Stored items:
===== src/rtl/hd_demux3_pkg.sv =====
// Shared types and helpers for the 1:3 demux with per-lane buffering.
// Lane select encoding matches the 3:1 select mux of the HD cell set.
package hd_demux3_pkg;

  typedef logic [1:0] lane_t;

  localparam lane_t LANE0 = 2'd0;
  localparam lane_t LANE1 = 2'd1;
  localparam lane_t LANE2 = 2'd2;

  // SL1 dominates, so SL0 is a don't-care whenever lane 2 is selected.
  function automatic lane_t sel_to_lane(input logic sl1, input logic sl0);
    if (sl1)
      return LANE2;
    else if (sl0)
      return LANE1;
    else
      return LANE0;
  endfunction

  function automatic int ptr_w(input int depth);
    return $clog2(depth);
  endfunction

endpackage


===== src/rtl/hd_demux3_lane_fifo.sv =====
// One output lane: DEPTH-entry FIFO with valid/ready on both sides,
// zero-forced output data and a saturating accepted-transfer counter.
module hd_demux3_lane_fifo
  import hd_demux3_pkg::*;
#(
  parameter int W     = 8,
  parameter int DEPTH = 2,
  parameter int CW    = 8
) (
  input  logic          clk,
  input  logic          rst_n,
  input  logic          push,
  input  logic [W-1:0]  din,
  output logic          full,
  output logic [W-1:0]  z,
  output logic          z_vld,
  input  logic          z_rdy,
  input  logic          clr,
  output logic [CW-1:0] cnt
);

  localparam int PW = ptr_w(DEPTH);
  localparam logic [PW:0] FULL_OCC = (PW + 1)'(DEPTH);

  logic [W-1:0]  mem [DEPTH];
  logic [PW-1:0] wp;
  logic [PW-1:0] rp;
  logic [PW:0]   occ;
  logic          pop;

  assign full  = (occ == FULL_OCC);
  assign z_vld = (occ != '0);
  assign pop   = z_vld & z_rdy;
  assign z     = z_vld ? mem[rp] : '0;

  // Storage is not reset; occupancy alone decides what is visible.
  always_ff @(posedge clk) begin
    if (push)
      mem[wp] <= din;
  end

  always_ff @(posedge clk or negedge rst_n) begin
    if (!rst_n) begin
      wp  <= '0;
      rp  <= '0;
      occ <= '0;
    end else begin
      if (push)
        wp <= wp + 1'b1;
      if (pop)
        rp <= rp + 1'b1;
      case ({push, pop})
        2'b10:   occ <= occ + 1'b1;
        2'b01:   occ <= occ - 1'b1;
        default: occ <= occ;
      endcase
    end
  end

  // Clear wins over a same-cycle accept; the count sticks at all-ones.
  always_ff @(posedge clk or negedge rst_n) begin
    if (!rst_n)
      cnt <= '0;
    else if (clr)
      cnt <= '0;
    else if (push && (cnt != {CW{1'b1}}))
      cnt <= cnt + 1'b1;
  end

endmodule


===== src/rtl/hd_demux3_buf.sv =====
// Splits one time-multiplexed input stream into three buffered lanes,
// selected by SL1/SL0 with the same encoding as the 3:1 select mux.
module hd_demux3_buf
  import hd_demux3_pkg::*;
#(
  parameter int W     = 8,
  parameter int DEPTH = 2,
  parameter int CW    = 8
) (
  input  logic          CK,
  input  logic          RN,
  input  logic [W-1:0]  A,
  input  logic          A_VLD,
  output logic          A_RDY,
  input  logic          SL0,
  input  logic          SL1,
  output logic [W-1:0]  Z0,
  output logic [W-1:0]  Z1,
  output logic [W-1:0]  Z2,
  output logic          Z0_VLD,
  output logic          Z1_VLD,
  output logic          Z2_VLD,
  input  logic          Z0_RDY,
  input  logic          Z1_RDY,
  input  logic          Z2_RDY,
  input  logic          CLR,
  output logic [CW-1:0] CNT0,
  output logic [CW-1:0] CNT1,
  output logic [CW-1:0] CNT2
);

  lane_t      sel;
  logic [2:0] full;
  logic [2:0] push;

  assign sel = sel_to_lane(SL1, SL0);

  // Ready depends only on the selected lane's registered fullness, never on
  // downstream ready, so a pop does not open space until the next cycle.
  always_comb begin
    A_RDY = 1'b0;
    case (sel)
      LANE0:   A_RDY = !full[0];
      LANE1:   A_RDY = !full[1];
      default: A_RDY = !full[2];
    endcase
  end

  assign push[0] = A_VLD & A_RDY & (sel == LANE0);
  assign push[1] = A_VLD & A_RDY & (sel == LANE1);
  assign push[2] = A_VLD & A_RDY & (sel == LANE2);

  hd_demux3_lane_fifo #(.W(W), .DEPTH(DEPTH), .CW(CW)) u_lane0 (
    .clk(CK), .rst_n(RN), .push(push[0]), .din(A), .full(full[0]),
    .z(Z0), .z_vld(Z0_VLD), .z_rdy(Z0_RDY), .clr(CLR), .cnt(CNT0)
  );

  hd_demux3_lane_fifo #(.W(W), .DEPTH(DEPTH), .CW(CW)) u_lane1 (
    .clk(CK), .rst_n(RN), .push(push[1]), .din(A), .full(full[1]),
    .z(Z1), .z_vld(Z1_VLD), .z_rdy(Z1_RDY), .clr(CLR), .cnt(CNT1)
  );

  hd_demux3_lane_fifo #(.W(W), .DEPTH(DEPTH), .CW(CW)) u_lane2 (
    .clk(CK), .rst_n(RN), .push(push[2]), .din(A), .full(full[2]),
    .z(Z2), .z_vld(Z2_VLD), .z_rdy(Z2_RDY), .clr(CLR), .cnt(CNT2)
  );

  a_sel_known: assert property (@(posedge CK) disable iff (!RN)
    A_VLD |-> !$isunknown({SL1, SL0}));

endmodule


===== config.mk =====
export PLATFORM = sky130hd
export DESIGN_NAME = hd_demux3_buf
export DESIGN_NICKNAME = d
export VERILOG_FILES = /design/src/rtl/hd_demux3_pkg.sv /design/src/rtl/hd_demux3_lane_fifo.sv /design/src/rtl/hd_demux3_buf.sv
export SDC_FILE = /design/constraint.sdc
export NUM_CORES = 1
export LEC_CHECK = 0
export CAP_MARGIN = 40
export CORE_UTILIZATION = 43
export CTS_CLUSTER_SIZE = 8
export DETAILED_ROUTE_END_ITERATION = 6
export PLACE_DENSITY = 0.7
export SKIP_CTS_REPAIR_TIMING = 1
export SLEW_MARGIN = 30
export SYNTH_ARGS = -nofsm -noshare
export SYNTH_HDL_FRONTEND = slang
export SYNTH_SLANG_ARGS = --single-unit

===== constraint.sdc =====
create_clock -name CK -period 1.89 [get_ports CK]
set_input_delay 0.567 -clock CK [delete_from_list [all_inputs] [get_ports CK]]
set_output_delay 0.567 -clock CK [all_outputs]
set_load 0.005 [all_outputs]

* After elaboration in Yosys (flattened, before gate mapping)
Memories as Yosys holds them, arrays and structs flattened.
Index checks and enable logic that the tools add are counted.
** Cells by class
- $add $sub $neg :: 15
- Equal/unequal tests :: 14
- Mux-type cells :: 21
- Bitwise logic cells :: 7
- Reduce and logical (&&, ||, !) cells :: 16
** Operators by type and width (number)
- 8-bit two-way mux :: 9
- 8-bit by 1-bit adder with 8-bit output (second input constant) :: 3
- 8-bit != test (second input constant) :: 3
- 2-bit nonzero test :: 9
- 2-bit == test (second input constant) :: 7
- 2-bit case mux with 2 select lines :: 3
- 2-bit by 1-bit == test with 1-bit output (second input constant) :: 4
- 1-bit bitwise AND :: 7
- 1-bit two-way mux :: 7
- 1-bit adder (second input constant) :: 6
- 2-bit by 1-bit adder with 2-bit output (second input constant) :: 3
- 2-bit by 1-bit subtractor with 2-bit output (second input constant) :: 3
- 1-bit logical AND :: 3
- 1-bit zero test :: 3
- 2-bit zero test :: 1
- 2-bit two-way mux :: 1
- 1-bit case mux with 2 select lines :: 1
** Storage, ports and cells
- Bits in registers :: 36
- RAM bits :: 48
- Input bits :: 17
- Output and inout bits :: 52
- Word-level logic and storage cells :: 88
- Memories :: 3
** Memory list
- u_lane0.mem :: depth 2, bits a word 8, rd ports 1, clocked after memory_dff 0, wr ports 1, RTL line hd_demux3_lane_fifo.sv:25 : logic [W-1:0] mem [DEPTH];
- u_lane1.mem :: depth 2, bits a word 8, rd ports 1, clocked after memory_dff 0, wr ports 1, RTL line hd_demux3_lane_fifo.sv:25
- u_lane2.mem :: depth 2, bits a word 8, rd ports 1, clocked after memory_dff 0, wr ports 1, RTL line hd_demux3_lane_fifo.sv:25

* Logic depth before layout (Yosys ltp)
- Word-level depth :: 9
- Gate-level depth with buffers :: 8
- Gate-level depth less buffers :: 7

* Modules after synthesis
From an unflattened synthesis, not the netlist that was laid out.
** Unflattened totals
- Cells, all modules :: 294
- Area, all modules :: 3722.3 um^2
** Modules (own cells, without submodules)
- hd_demux3_lane_fifo :: instances 3, cells an instance 96, area an instance 1224.9 um^2, sequential area each 780.7 um^2
- hd_demux3_buf :: instances 1, cells an instance 6, area an instance 47.5 um^2, sequential area each 0.0 um^2

* Least setup slack after synthesis
Ideal clock, no wire load.
- Kind :: input -> register
- Start :: input SL1
- End :: memory u_lane0.mem[1][0] (enable)
- Setup time :: 0.370 ns
- Data arrival time :: 1.670 ns
- Data required time :: 1.520 ns
- Path slack :: -0.150 ns
- Stages on the path :: 5
- Path buffers :: 1
- Cell sequence :: nand2b_1 > nor3_2 > inv_2 > clkbuf_1 > nor2_1
** Between the ends
- Word-level cells in the longest chain between the ends :: 7
- Elaborated cells on any way between the ends :: 8
- Classes of those cells :: eq/ne: 1; mux: 4; bitwise: 2; reduce/logical: 1
** RTL lines
- from (decl) :: RTL line hd_demux3_buf.sv:16 : input logic SL1,
- 2-bit two-way mux (*) :: RTL line hd_demux3_pkg.sv:13 : if (sl1)
- 2-bit by 1-bit == test with 1-bit output / 2-bit zero test (equally long branches) :: RTL line hd_demux3_buf.sv:42, hd_demux3_buf.sv:49
- 1-bit case mux with 2 select lines :: RTL line hd_demux3_buf.sv:42 : case (sel)
- 1-bit bitwise AND :: RTL line hd_demux3_buf.sv:49 : assign push[0] = A_VLD & A_RDY & (sel == LANE0);
- 1-bit bitwise AND (*) :: RTL line hd_demux3_buf.sv:49
- 1-bit two-way mux (*) :: RTL line hd_demux3_lane_fifo.sv:38 : if (push)
- 1-bit two-way mux (not written as such) (*) :: RTL line hd_demux3_lane_fifo.sv:39 : mem[wp] <= din;
- to (decl) :: RTL line hd_demux3_lane_fifo.sv:25
Every way passes the cells marked *; elsewhere a longest branch is shown, timed or not.

* Worst setup path after layout
- Start :: register u_lane0.occ[1]
- End :: output Z0[0]
** Between the ends
- Word-level cells in the longest chain between the ends :: 2
** RTL lines
- from (decl) :: RTL line hd_demux3_lane_fifo.sv:28 : logic [PW:0] occ;
- from (signal assigned) :: RTL line hd_demux3_lane_fifo.sv:53 : 2'b10: occ <= occ + 1'b1;
- from (signal assigned) :: RTL line hd_demux3_lane_fifo.sv:54 : 2'b01: occ <= occ - 1'b1;
- 2-bit nonzero test :: RTL line hd_demux3_lane_fifo.sv:32 : assign z_vld = (occ != '0);
- 8-bit two-way mux :: RTL line hd_demux3_lane_fifo.sv:34 : assign z = z_vld ? mem[rp] : '0;
- to (decl) :: RTL line hd_demux3_buf.sv:17 : output logic [W-1:0] Z0,
Every way passes these cells.

==> reports/metrics.yaml <==
outcome:
  status: "finished, violations left"
  failed_checks: "negative setup slack"
clocking:
  htreeDepth: 3
  path_clk_slew_ps: 90
  clk_latency_ps: 350
  cts_made_buffers: 9
  cts_root_buf: "clkbuf_8"
  cts_tree: "built"
  numClockSinks: 84
  clock_path_buffers: 2
die:
  die_w_um: 95.2
  coreArea_um2: 8300
  die-height_um: 95.2
  ios: 69
  dieArea_um2: 9060
  rows: 33
  start_util_pct: 45.0
timing:
  fmax_ghz: 0.477
  timing.hold.ws_ps: 246
  worst_pin_slew_ps: 494
  slew_headroom_pct: 67.1
  finalSetupTns_ps: -1840
  final_max_slew_viol_count: 0
  period_minus_slack_ps: 2100
  fin_skew_ps: 7.97
  hold_viol_final: 0
  setup_viol: 16
  rsz0062_at_grt: "true"
  fin_crit_sh_pct: 111
  setup_slack_ps: -207
synthesis:
  yosys.cell_types.count: 39
  synthCells: 302
  synth-edff-count: 48
  synth_ff_type: "edfxtp_1"
  yosysWarningCount: 0
  synth_area_per_cell_um2: 12.4
  synth_area_leader_cell: "edfxtp_1"
  netlist_area_um2: 3730
  synth_top_area_share_pct: 38.6
  synthArstFlopShare_pct: 42.9
  ys_seq_area_share_pct: 62.7
  syn-num-nets: 324
  synth.area.top_cells: "edfxtp_1 39%, dfrtp_1 24%, mux2i_1 7.0%"
  synth-seq-cells: 84
placement:
  dp_slack_ps: -704
  place_inst: 505
  gp_congestion: 0.835
  io_buffers: 68
  dp_hpwl_mm: 5.15
drt:
  dr.first_iter.drc_count: 95
  routedWlPerCell_um: 14.9
  ant_nets: 0
  dr.pass1.iters: 4
  drc: 0
  vias: 2891
  routed_wl_mm: 8.42
  via_per_inst: 5.10
critical_path:
  worstPathRequired_ps: 1320
  end_kind: "primary output"
  path_cells: "buf_6, nor2_4, buf_4, buf_6, buf_6, buf_8, nor2_2, buf_2"
  critPathArrivalTime_ps: 1530
  cpMaxStageDelayCell: "dfrtp_1"
  worstSetupPathType: "reg2out"
  max_stage_delay_ps: 370
  crit_fanout: 5
  critPathLaunchType: "register"
  path_common_cell: "buf_6"
power:
  switchingPower_w: 0.00180
  seqPwrFrac_pct: 40.2
  p_int_w: 0.00400
  p_clk_share_pct: 19.6
  powerDensity_nw_per_um2: 1060
  combPwrFrac_pct: 40.2
  p_sw_share_pct: 31.0
  p_leak_nw: 2.39
  ir_drop_v: 0.000450
global_routing:
  antenna_found_initial: 0
  overflow: 0
  grt_max_degree: 37
  grt_pass1_wl_mm: 12.2
  gr-usage-all-layers_pct: 17.9
  grt_pass1_vias: 2513
finish:
  fin_util_pct: 66.1
  finalNetCount: 479
  antennaDiodeCount: 0
  instances_no_fill: 567
  area_delta_synth_final_pct: 47.0
  drive_gt1_share_pct: 35.9
worst_hold_path:
  hold_class: "in2async"
job:
  maxCapViolCount: 0
==> cells by family after synthesis <==
| kind of cell | share of synthesized area (%) |
|---|---|
| AND/OR/NAND/NOR | 15.1 |
| flip-flops | 62.7 |
| AO/OA/AOI/OAI | 7.07 |
| multiplexers | 7.88 |
| buffers and inverters | 2.01 |
| XOR/XNOR | 3.52 |
| adder cells (fa/ha/maj) | 1.68 |
==> final timing paths <==
check                                from        endpoint  slack (ps)  depth (start not counted)
min reg2reg                    u_lane2.wp      u_lane2.wp         500                          1
max reg2reg                u_lane2.cnt[0]  u_lane2.cnt[5]          70                          7
min                                    RN  u_lane2.cnt[1]         250                          2
max in group asynchronous              RN  u_lane0.cnt[2]        1250                          2
max                        u_lane0.occ[1]           Z0[0]        -210                          8
min in group CK                u_lane2.wp      u_lane2.wp         500                          1
==> per-layer routing <==
metal,global-route usage (%),vias to the layer above,routed length (um)
li1,-,1417,-
met1,24.3,1386,3700
met2,28.7,81,4160
met3,3.67,7,464
met4,5.81,0,95
met5,0,-,0
==> sequential cells by signal (all words and copies together), names as in the netlist <==
signal,cells
u_lane0.mem,16
u_lane1.wp,1
u_lane0.rp,1
u_lane2.rp,1
u_lane2.wp,1
u_lane2.mem,16
u_lane0.occ,2
u_lane1.rp,1
u_lane1.cnt,8
u_lane2.cnt,8
u_lane2.occ,2
u_lane0.cnt,8
u_lane0.wp,1
u_lane1.mem,16
u_lane1.occ,2
==> through the flow <==
| step | total power, W | area (um^2) |
|---|---|---|
| 2_1_floorplan | 0.00319 | 3750 |
| 3_3_place_gp | 0.00419 | 4870 |
| 3_5_place_dp | 0.00425 | 4870 |
| 4_1_cts | 0.00538 | 5040 |
| 5_1_grt | 0.00612 | 5490 |
| 6_report | 0.00579 | 5490 |
==> synth_stat cells (7+ instances only) <==
cell type  count
xnor2_1       10
nor2b_1        9
mux2i_1       26
nor2_1        44
inv_1          7
dfrtp_1       36
nand2_1        8
nand3_1       11
clkbuf_1      10
a21oi_1       19
o31ai_1        7
edfxtp_1      48
==> power by group through the flow <==
stage | combinational, W | clock [W] | sequential (W)
after floorplan | 0.000888 | 0 | 0.00230
after global placement | 0.00181 | 0 | 0.00238
after detailed placement | 0.00185 | 0 | 0.00239
after CTS | 0.00186 | 0.00117 | 0.00236
after global routing | 0.00253 | 0.00124 | 0.00235
final | 0.00233 | 0.00114 | 0.00233
==> cell type report <==
cell class | instances | area, um^2
Fill cell | 612 | 2810
Clock inverter | 7 | 50.0
Sequential cell | 84 | 2350
Tap cell | 105 | 131
Timing Repair Buffer | 155 | 1360
Clock buffer | 9 | 124
Multi-Input combinational cell | 198 | 1440
Inverter | 9 | 33.8
==> worst max-delay path: cells and delay by family (launching register included) <==
family	cells	cell delay, ps
simple gates	2	120
flops	1	370
buf+inv	6	680
==> placed cells by master (no fill, tap or decap), types with 4 or more instances in the layout <==
master,Yosys,final
clkbuf_8,0,9
clkbuf_2,0,12
clkdlybuf4s50_1,0,31
xnor2_1,10,10
dfrtp_2,0,9
xor2_1,5,5
ha_1,5,5
o31ai_1,7,7
buf_12,0,4
buf_6,0,15
inv_1,7,7
nor2_2,0,11
or3_1,6,6
dfrtp_1,36,27
nand3_1,11,11
dlymetal6s2s_1,0,13
edfxtp_1,48,48
buf_2,0,13
nand2_1,8,8
nor2b_1,9,7
buf_4,0,66
mux2i_1,26,23
o21ai_0,6,6
nand3b_1,5,5
nor2_4,0,5
or4_1,6,6
nor2_1,44,28
a21oi_1,19,18
Note: power is estimated with default switching activity, not from simulation.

Your assignment: Starting with the first line above and ending with the line that holds "localparam logic [PW:0]", restate each line word for word and add nothing else.

Answer to this problem:
===== src/rtl/hd_demux3_pkg.sv =====
// Shared types and helpers for the 1:3 demux with per-lane buffering.
// Lane select encoding matches the 3:1 select mux of the HD cell set.
package hd_demux3_pkg;

  typedef logic [1:0] lane_t;

  localparam lane_t LANE0 = 2'd0;
  localparam lane_t LANE1 = 2'd1;
  localparam lane_t LANE2 = 2'd2;

  // SL1 dominates, so SL0 is a don't-care whenever lane 2 is selected.
  function automatic lane_t sel_to_lane(input logic sl1, input logic sl0);
    if (sl1)
      return LANE2;
    else if (sl0)
      return LANE1;
    else
      return LANE0;
  endfunction

  function automatic int ptr_w(input int depth);
    return $clog2(depth);
  endfunction

endpackage


===== src/rtl/hd_demux3_lane_fifo.sv =====
// One output lane: DEPTH-entry FIFO with valid/ready on both sides,
// zero-forced output data and a saturating accepted-transfer counter.
module hd_demux3_lane_fifo
  import hd_demux3_pkg::*;
#(
  parameter int W     = 8,
  parameter int DEPTH = 2,
  parameter int CW    = 8
) (
  input  logic          clk,
  input  logic          rst_n,
  input  logic          push,
  input  logic [W-1:0]  din,
  output logic          full,
  output logic [W-1:0]  z,
  output logic          z_vld,
  input  logic          z_rdy,
  input  logic          clr,
  output logic [CW-1:0] cnt
);

  localparam int PW = ptr_w(DEPTH);
  localparam logic [PW:0] FULL_OCC = (PW + 1)'(DEPTH);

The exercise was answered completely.